[Task material]:

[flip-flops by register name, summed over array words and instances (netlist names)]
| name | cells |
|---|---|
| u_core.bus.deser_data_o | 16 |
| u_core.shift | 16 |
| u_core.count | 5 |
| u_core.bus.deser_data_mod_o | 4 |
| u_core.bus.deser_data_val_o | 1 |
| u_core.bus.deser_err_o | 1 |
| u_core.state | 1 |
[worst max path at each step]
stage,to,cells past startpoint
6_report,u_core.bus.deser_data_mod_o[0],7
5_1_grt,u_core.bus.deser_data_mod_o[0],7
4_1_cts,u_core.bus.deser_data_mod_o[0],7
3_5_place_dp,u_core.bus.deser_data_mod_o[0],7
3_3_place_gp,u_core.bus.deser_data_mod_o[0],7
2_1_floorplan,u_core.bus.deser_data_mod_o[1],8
===== config.mk =====
export PLATFORM = sky130hd
export DESIGN_NAME = print_hex_gen
export DESIGN_NICKNAME = d
export VERILOG_FILES = /design/src/rtl/print_hex_gen.sv
export SDC_FILE = /design/constraint.sdc
export NUM_CORES = 1
export LEC_CHECK = 0
export CORE_ASPECT_RATIO = 1.75
export CORE_MARGIN = 3
export CORE_UTILIZATION = 30
export DETAILED_ROUTE_END_ITERATION = 10
export DONT_BUFFER_PORTS = 1
export PLACE_DENSITY = 0.45
export SYNTH_ARGS = -nofsm -noshare
export SYNTH_HDL_FRONTEND = slang
export SYNTH_SLANG_ARGS = --single-unit

===== constraint.sdc =====
create_clock -name clk -period 4.97 [get_ports clk]
set_input_delay 1.491 -clock clk [delete_from_list [all_inputs] [get_ports clk]]
set_output_delay 1.491 -clock clk [all_outputs]
set_load 0.02 [all_outputs]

[Task goal]:
Find the string "cells" in the material above. Then copy each line that has it.

[Result]:
| name | cells |
stage,to,cells past startpoint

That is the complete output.